Figure 7

ibr5 does not accumulate IAA28myc. (A) An illustration of the IAA28myc construct. The region of the IAA28 transcript is shown in black, with introns designated with dashed lines and coding sequence with black boxes. (B) Auxin-response defects of indicated mutants carrying the IAA28myc construct. Lengths of primary roots of 8-day-old seedlings grown under yellow-filtered light at 22°C on medium supplemented with the indicated concentrations of 2,4-D are shown. Error bars represent standard errors of the means (n = 17). (C) IAA28myc accumulation in wild type and auxin-response mutants. Anti-myc (top panel; Santa Cruz Biotechnology) and anti-HSC70 antibodies (bottom panel; Stressgen Bioreagents) were used on immunoblots of protein prepared from roots of light-grown 10-day-old Col-0 (Wt), ibr5-1, tir1-1, and axr1-3 seedlings expressing IAA28myc that had been mock (ethanol) treated for 10 minutes or treated for 3 or 10 minutes with 200 nM IAA. (D) IAA28 mRNA accumulation in wild type and auxin response mutants.
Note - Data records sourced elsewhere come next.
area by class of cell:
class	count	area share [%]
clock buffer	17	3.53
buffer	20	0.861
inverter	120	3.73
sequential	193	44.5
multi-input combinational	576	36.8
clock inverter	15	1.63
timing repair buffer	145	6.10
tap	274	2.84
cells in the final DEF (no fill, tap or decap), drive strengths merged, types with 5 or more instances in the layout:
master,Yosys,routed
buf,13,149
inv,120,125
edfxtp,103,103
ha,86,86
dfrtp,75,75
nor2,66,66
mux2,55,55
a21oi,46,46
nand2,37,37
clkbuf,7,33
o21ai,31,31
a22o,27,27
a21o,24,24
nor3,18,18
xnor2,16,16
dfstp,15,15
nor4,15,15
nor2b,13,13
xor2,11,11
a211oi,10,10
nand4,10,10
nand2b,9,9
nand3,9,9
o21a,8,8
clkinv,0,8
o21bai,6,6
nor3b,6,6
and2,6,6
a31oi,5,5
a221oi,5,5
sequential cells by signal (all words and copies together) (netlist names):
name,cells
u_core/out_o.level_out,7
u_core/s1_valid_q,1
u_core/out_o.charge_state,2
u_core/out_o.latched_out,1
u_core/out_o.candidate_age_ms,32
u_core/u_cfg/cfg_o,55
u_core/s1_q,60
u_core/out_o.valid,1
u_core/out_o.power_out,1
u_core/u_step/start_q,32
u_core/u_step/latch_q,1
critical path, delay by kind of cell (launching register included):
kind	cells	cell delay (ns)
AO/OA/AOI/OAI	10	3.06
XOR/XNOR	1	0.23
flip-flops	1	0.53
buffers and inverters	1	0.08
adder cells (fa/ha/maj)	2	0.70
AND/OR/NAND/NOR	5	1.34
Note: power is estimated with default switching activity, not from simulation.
## src/design/swma_pkg.sv

```systemverilog
package swma_pkg;

    // Fixed field widths of the channels and the configuration register.
    localparam int SAMPLE_W  = 16;
    localparam int LEN_W     = 7;
    localparam int SUM_OUT_W = 22;
    localparam int AVG_W     = 24;
    localparam int FRAC_BITS = 8;

    typedef enum logic [4:0] {
        S_IDLE     = 5'b00001,
        S_UPDATE   = 5'b00010,
        S_DIV_LOAD = 5'b00100,
        S_DIV      = 5'b01000,
        S_EMIT     = 5'b10000
    } swma_state_t;

    // Commands from the controller to the datapath.
    typedef struct packed {
        logic capture;
        logic update;
        logic div_load;
        logic div_step;
        logic emit;
    } swma_cmd_t;

    // Status from the datapath back to the controller.
    typedef struct packed {
        logic last;
        logic div_done;
        logic out_free;
    } swma_status_t;

endpackage

```

## src/design/swma_sample_if.sv

```systemverilog
interface swma_sample_if;
    import swma_pkg::*;

    logic                valid;
    logic                ready;
    logic [SAMPLE_W-1:0] sample;
    logic                last_sample;

    modport source (output valid, output sample, output last_sample, input ready);
    modport sink (input valid, input sample, input last_sample, output ready);
endinterface

```

## src/design/swma_result_if.sv

```systemverilog
interface swma_result_if;
    import swma_pkg::*;

    logic                 valid;
    logic                 ready;
    logic [SUM_OUT_W-1:0] max_window_sum;
    logic [AVG_W-1:0]     max_average;
    logic                 window_seen;

    modport source (output valid, output max_window_sum, output max_average,
                    output window_seen, input ready);
    modport sink (input valid, input max_window_sum, input max_average,
                  input window_seen, output ready);
endinterface

```

## src/design/swma_ctrl.sv

```systemverilog
module swma_ctrl (
    input  logic                  clk,
    input  logic                  rst_n,
    input  logic                  in_valid,
    output logic                  in_ready,
    input  swma_pkg::swma_status_t status,
    output swma_pkg::swma_cmd_t    cmd
);
    import swma_pkg::*;

    swma_state_t state_reg;
    swma_state_t state_next;

    always_ff @(posedge clk or negedge rst_n)
    begin
        if (!rst_n)
        begin
            state_reg <= S_IDLE;
        end
        else
        begin
            state_reg <= state_next;
        end
    end

    always_comb
    begin
        state_next = state_reg;
        cmd        = '0;
        in_ready   = 1'b0;
        unique case (state_reg)
            S_IDLE:
            begin
                in_ready = 1'b1;
                if (in_valid)
                begin
                    cmd.capture = 1'b1;
                    state_next  = S_UPDATE;
                end
            end
            S_UPDATE:
            begin
                cmd.update = 1'b1;
                state_next = status.last ? S_DIV_LOAD : S_IDLE;
            end
            S_DIV_LOAD:
            begin
                cmd.div_load = 1'b1;
                state_next   = S_DIV;
            end
            S_DIV:
            begin
                if (status.div_done)
                begin
                    state_next = S_EMIT;
                end
                else
                begin
                    cmd.div_step = 1'b1;
                end
            end
            S_EMIT:
            begin
                // The result register must be free before the stream state is dropped.
                if (status.out_free)
                begin
                    cmd.emit   = 1'b1;
                    state_next = S_IDLE;
                end
            end
            default:
            begin
                state_next = S_IDLE;
            end
        endcase
    end

endmodule

```

## src/design/swma_datapath.sv

```systemverilog
module swma_datapath #(
    parameter int MAX_WINDOW  = 64,
    parameter int SAMPLE_BITS = 16
) (
    input  logic                            clk,
    input  logic                            rst_n,
    input  logic                            cfg_write,
    input  logic [swma_pkg::LEN_W-1:0]      cfg_data,
    input  logic [swma_pkg::SAMPLE_W-1:0]   sample,
    input  logic                            last_sample,
    input  swma_pkg::swma_cmd_t             cmd,
    output swma_pkg::swma_status_t          status,
    output logic                            out_valid,
    input  logic                            out_ready,
    output logic [swma_pkg::SUM_OUT_W-1:0]  max_window_sum,
    output logic [swma_pkg::AVG_W-1:0]      max_average,
    output logic                            window_seen
);
    import swma_pkg::*;

    localparam int PTR_W = $clog2(MAX_WINDOW);
    localparam int IDX_W = PTR_W + 1;
    localparam int SUM_W = SAMPLE_BITS + $clog2(MAX_WINDOW);
    localparam int DIV_W = SUM_W + FRAC_BITS;
    localparam int CNT_W = $clog2(DIV_W + 1);

    logic [SAMPLE_BITS-1:0]        ring_mem [MAX_WINDOW];
    logic signed [SAMPLE_BITS-1:0] rd_data_reg;
    logic signed [SAMPLE_BITS-1:0] sample_reg;
    logic [SAMPLE_BITS-1:0]        sample_raw;
    logic                          last_reg;

    logic [LEN_W-1:0]              wlen_reg;
    logic [LEN_W-1:0]              len;
    logic [PTR_W-1:0]              ptr_reg;
    logic [PTR_W-1:0]              ptr_next;
    logic [LEN_W-1:0]              fill_reg;
    logic signed [SUM_W-1:0]       run_reg;
    logic signed [SUM_W-1:0]       best_reg;
    logic signed [SUM_W-1:0]       run_next;
    logic                          full;

    logic [IDX_W-1:0]              idx_sum;
    logic [PTR_W-1:0]              old_idx;

    logic [DIV_W-1:0]              div_q_reg;
    logic [LEN_W-1:0]              rem_reg;
    logic [CNT_W-1:0]              cnt_reg;
    logic                          neg_reg;
    logic [SUM_W-1:0]              best_mag;
    logic [LEN_W:0]                trial;
    logic                          trial_ge;
    logic signed [DIV_W:0]         avg_s;

    logic                          out_valid_reg;
    logic [SUM_OUT_W-1:0]          out_sum_reg;
    logic [AVG_W-1:0]              out_avg_reg;
    logic                          out_seen_reg;

    // Samples narrower than the field use its low bits; wider ones see it zero-extended.
    if (SAMPLE_BITS <= SAMPLE_W)
    begin : g_narrow
        assign sample_raw = sample[SAMPLE_BITS-1:0];
    end
    else
    begin : g_wide
        assign sample_raw = {{(SAMPLE_BITS - SAMPLE_W){1'b0}}, sample};
    end

    always_comb
    begin
        if (wlen_reg == '0)
        begin
            len = LEN_W'(1);
        end
        else if (int'(wlen_reg) > MAX_WINDOW)
        begin
            len = LEN_W'(MAX_WINDOW);
        end
        else
        begin
            len = wlen_reg;
        end
    end

    assign full = (fill_reg >= len);

    // Slot of the sample that leaves the window: ptr - len, modulo the ring depth.
    always_comb
    begin
        idx_sum = {1'b0, ptr_reg} + IDX_W'(MAX_WINDOW) - IDX_W'(len);
        if (idx_sum >= IDX_W'(MAX_WINDOW))
        begin
            old_idx = PTR_W'(idx_sum - IDX_W'(MAX_WINDOW));
        end
        else
        begin
            old_idx = idx_sum[PTR_W-1:0];
        end
    end

    assign ptr_next = (ptr_reg == PTR_W'(MAX_WINDOW - 1)) ? '0 : ptr_reg + 1'b1;

    always_comb
    begin
        if (full)
        begin
            run_next = run_reg + SUM_W'(sample_reg) - SUM_W'(rd_data_reg);
        end
        else
        begin
            run_next = run_reg + SUM_W'(sample_reg);
        end
    end

    always_ff @(posedge clk)
    begin
        if (cmd.capture)
        begin
            rd_data_reg <= ring_mem[old_idx];
            sample_reg  <= sample_raw;
            last_reg    <= last_sample;
        end
        if (cmd.update)
        begin
            ring_mem[ptr_reg] <= sample_reg;
        end
    end

    always_ff @(posedge clk or negedge rst_n)
    begin
        if (!rst_n)
        begin
            wlen_reg <= LEN_W'(1);
            ptr_reg  <= '0;
            fill_reg <= '0;
            run_reg  <= '0;
            best_reg <= '0;
        end
        else if (cfg_write)
        begin
            wlen_reg <= cfg_data;
            ptr_reg  <= '0;
            fill_reg <= '0;
            run_reg  <= '0;
            best_reg <= '0;
        end
        else if (cmd.update)
        begin
            run_reg <= run_next;
            ptr_reg <= ptr_next;
            if (full)
            begin
                if (run_next > best_reg)
                begin
                    best_reg <= run_next;
                end
            end
            else
            begin
                fill_reg <= fill_reg + 1'b1;
                // The first full window seeds the maximum.
                if (fill_reg + 1'b1 == len)
                begin
                    best_reg <= run_next;
                end
            end
        end
        else if (cmd.emit)
        begin
            ptr_reg  <= '0;
            fill_reg <= '0;
            run_reg  <= '0;
            best_reg <= '0;
        end
    end

    // Restoring division of |best| * 256 by the window length, one quotient bit a cycle.
    assign best_mag = best_reg[SUM_W-1] ? (~best_reg + 1'b1) : best_reg;
    assign trial    = {rem_reg, div_q_reg[DIV_W-1]};
    assign trial_ge = (trial >= {1'b0, len});

    always_ff @(posedge clk)
    begin
        if (cmd.div_load)
        begin
            div_q_reg <= {best_mag, {FRAC_BITS{1'b0}}};
            rem_reg   <= '0;
            neg_reg   <= best_reg[SUM_W-1];
        end
        else if (cmd.div_step)
        begin
            div_q_reg <= {div_q_reg[DIV_W-2:0], trial_ge};
            rem_reg   <= trial_ge ? LEN_W'(trial - {1'b0, len}) : trial[LEN_W-1:0];
        end
    end

    always_ff @(posedge clk or negedge rst_n)
    begin
        if (!rst_n)
        begin
            cnt_reg <= '0;
        end
        else if (cmd.div_load)
        begin
            cnt_reg <= CNT_W'(DIV_W);
        end
        else if (cmd.div_step)
        begin
            cnt_reg <= cnt_reg - 1'b1;
        end
    end

    assign avg_s = neg_reg ? (~{1'b0, div_q_reg} + 1'b1) : {1'b0, div_q_reg};

    always_ff @(posedge clk)
    begin
        if (cmd.emit)
        begin
            out_seen_reg <= full;
            out_sum_reg  <= full ? SUM_OUT_W'(best_reg) : '0;
            out_avg_reg  <= full ? AVG_W'(avg_s) : '0;
        end
    end

    always_ff @(posedge clk or negedge rst_n)
    begin
        if (!rst_n)
        begin
            out_valid_reg <= 1'b0;
        end
        else if (cmd.emit)
        begin
            out_valid_reg <= 1'b1;
        end
        else if (out_ready)
        begin
            out_valid_reg <= 1'b0;
        end
    end

    assign status.last     = last_reg;
    assign status.div_done = (cnt_reg == '0);
    assign status.out_free = !out_valid_reg || out_ready;

    assign out_valid      = out_valid_reg;
    assign max_window_sum = out_sum_reg;
    assign max_average    = out_avg_reg;
    assign window_seen    = out_seen_reg;

endmodule

```

## src/design/sliding_window_max_average_unit.sv

```systemverilog
// Each sample item is accepted, with the leaving sample read from the ring memory, and then
// the ring, running sum and maximum are updated; a new sample is accepted only after that.
// After an item marked last, the bit-serial divider is loaded and run, and the result item
// is loaded once any earlier result item has left the output.
// Asynchronous active-low reset sets the window length to 1 and clears the stream state.
module sliding_window_max_average_unit #(
    parameter int MAX_WINDOW  = 64,
    parameter int SAMPLE_BITS = 16
) (
    input  logic                       clk,
    input  logic                       rst_n,
    input  logic                       cfg_write,
    input  logic [swma_pkg::LEN_W-1:0] cfg_data,
    swma_sample_if.sink                sample_ch,
    swma_result_if.source              result_ch
);
    import swma_pkg::*;

    swma_cmd_t    cmd;
    swma_status_t status;
    logic         in_ready;

    assign sample_ch.ready = in_ready;

    swma_ctrl u_ctrl (
        .clk      (clk),
        .rst_n    (rst_n),
        .in_valid (sample_ch.valid),
        .in_ready (in_ready),
        .status   (status),
        .cmd      (cmd)
    );

    swma_datapath #(
        .MAX_WINDOW  (MAX_WINDOW),
        .SAMPLE_BITS (SAMPLE_BITS)
    ) u_datapath (
        .clk            (clk),
        .rst_n          (rst_n),
        .cfg_write      (cfg_write),
        .cfg_data       (cfg_data),
        .sample         (sample_ch.sample),
        .last_sample    (sample_ch.last_sample),
        .cmd            (cmd),
        .status         (status),
        .out_valid      (result_ch.valid),
        .out_ready      (result_ch.ready),
        .max_window_sum (result_ch.max_window_sum),
        .max_average    (result_ch.max_average),
        .window_seen    (result_ch.window_seen)
    );

endmodule

```

## src/flat_wrapper.sv

```systemverilog
// flat-port wrapper written by rule: the top's interface ports become plain ports
module sliding_window_max_average_unit_flat import swma_pkg::*;
#(
    parameter int MAX_WINDOW  = 64,
    parameter int SAMPLE_BITS = 16
)
  (clk, rst_n, cfg_write, cfg_data, sample_ch_valid, sample_ch_sample, sample_ch_last_sample, sample_ch_ready, result_ch_valid, result_ch_max_window_sum, result_ch_max_average, result_ch_window_seen, result_ch_ready);
  swma_sample_if sample_ch_i ();
  swma_result_if result_ch_i ();
  input  logic clk;
  input  logic rst_n;
  input  logic cfg_write;
  input  logic [swma_pkg::LEN_W-1:0] cfg_data;
  input wire logic [$bits(sample_ch_i.valid)-1:0] sample_ch_valid;
  input wire logic [$bits(sample_ch_i.sample)-1:0] sample_ch_sample;
  input wire logic [$bits(sample_ch_i.last_sample)-1:0] sample_ch_last_sample;
  output wire logic [$bits(sample_ch_i.ready)-1:0] sample_ch_ready;
  output wire logic [$bits(result_ch_i.valid)-1:0] result_ch_valid;
  output wire logic [$bits(result_ch_i.max_window_sum)-1:0] result_ch_max_window_sum;
  output wire logic [$bits(result_ch_i.max_average)-1:0] result_ch_max_average;
  output wire logic [$bits(result_ch_i.window_seen)-1:0] result_ch_window_seen;
  input wire logic [$bits(result_ch_i.ready)-1:0] result_ch_ready;
  assign sample_ch_i.valid = sample_ch_valid;
  assign sample_ch_i.sample = sample_ch_sample;
  assign sample_ch_i.last_sample = sample_ch_last_sample;
  assign sample_ch_ready = sample_ch_i.ready;
  assign result_ch_valid = result_ch_i.valid;
  assign result_ch_max_window_sum = result_ch_i.max_window_sum;
  assign result_ch_max_average = result_ch_i.max_average;
  assign result_ch_window_seen = result_ch_i.window_seen;
  assign result_ch_i.ready = result_ch_ready;
  sliding_window_max_average_unit #(.MAX_WINDOW(MAX_WINDOW), .SAMPLE_BITS(SAMPLE_BITS)) u_core (.clk(clk), .rst_n(rst_n), .cfg_write(cfg_write), .cfg_data(cfg_data), .sample_ch(sample_ch_i), .result_ch(result_ch_i));
endmodule
```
Total RNA from seedlings that had been mock (ethanol) treated or treated with 200 nM IAA for 10 minutes was separated by electrophoresis (bottom panel, ethidium bromide-stained gel), transferred to a membrane, and probed with an IAA28 probe (top panel). IAA28 and IAA28myc transcripts are not resolved from one another, and therefore are seen as a single band. (E) IAA28myc accumulation in response to MG132 treatment. Anti-myc (top panel) and anti-HSC70 (bottom panel) antibodies were used on immunoblots of protein prepared from 3-day-old light-grown Col-0 (Wt) and ibr5-1 seedlings expressing IAA28myc that had been mock (DMSO) treated or treated with 300 μM MG132 for 1 or 2 hours.